REQUIRED WORK » Transcribe all of the listing exactly.

··· DATA RECORDS

## config.mk

```make
export PLATFORM = sky130hd
export DESIGN_NAME = bsc_front
export DESIGN_NICKNAME = d
export VERILOG_FILES = /design/src/rtl/bsc_pkg.sv /design/src/rtl/bsc_front.sv
export SDC_FILE = /design/constraint.sdc
export NUM_CORES = 1
export LEC_CHECK = 0
export BUFFER_PORTS_ARGS = -buffer_cell sky130_fd_sc_hd__clkbuf_2
export CAP_MARGIN = 0
export CORE_UTILIZATION = 45
export DETAILED_ROUTE_END_ITERATION = 12
export PLACE_DENSITY = 0.78
export SKIP_LAST_GASP = 1
export SLEW_MARGIN = 20
export SYNTH_ARGS = -nofsm -noshare
export SYNTH_HDL_FRONTEND = slang
export SYNTH_SLANG_ARGS = --single-unit
```

## constraint.sdc

```tcl
create_clock -name vclk -period 25.5
set_clock_uncertainty 0.2 [all_clocks]
set_input_delay 7.65 -clock vclk [all_inputs]
set_output_delay 7.65 -clock vclk [all_outputs]
set_load 0.01 [all_outputs]
```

······

SOLVED EXERCISE »
## config.mk

```make
export PLATFORM = sky130hd
export DESIGN_NAME = bsc_front
export DESIGN_NICKNAME = d
export VERILOG_FILES = /design/src/rtl/bsc_pkg.sv /design/src/rtl/bsc_front.sv
export SDC_FILE = /design/constraint.sdc
export NUM_CORES = 1
export LEC_CHECK = 0
export BUFFER_PORTS_ARGS = -buffer_cell sky130_fd_sc_hd__clkbuf_2
export CAP_MARGIN = 0
export CORE_UTILIZATION = 45
export DETAILED_ROUTE_END_ITERATION = 12
export PLACE_DENSITY = 0.78
export SKIP_LAST_GASP = 1
export SLEW_MARGIN = 20
export SYNTH_ARGS = -nofsm -noshare
export SYNTH_HDL_FRONTEND = slang
export SYNTH_SLANG_ARGS = --single-unit
```

## constraint.sdc

```tcl
create_clock -name vclk -period 25.5
set_clock_uncertainty 0.2 [all_clocks]
set_input_delay 7.65 -clock vclk [all_inputs]
set_output_delay 7.65 -clock vclk [all_outputs]
set_load 0.01 [all_outputs]
```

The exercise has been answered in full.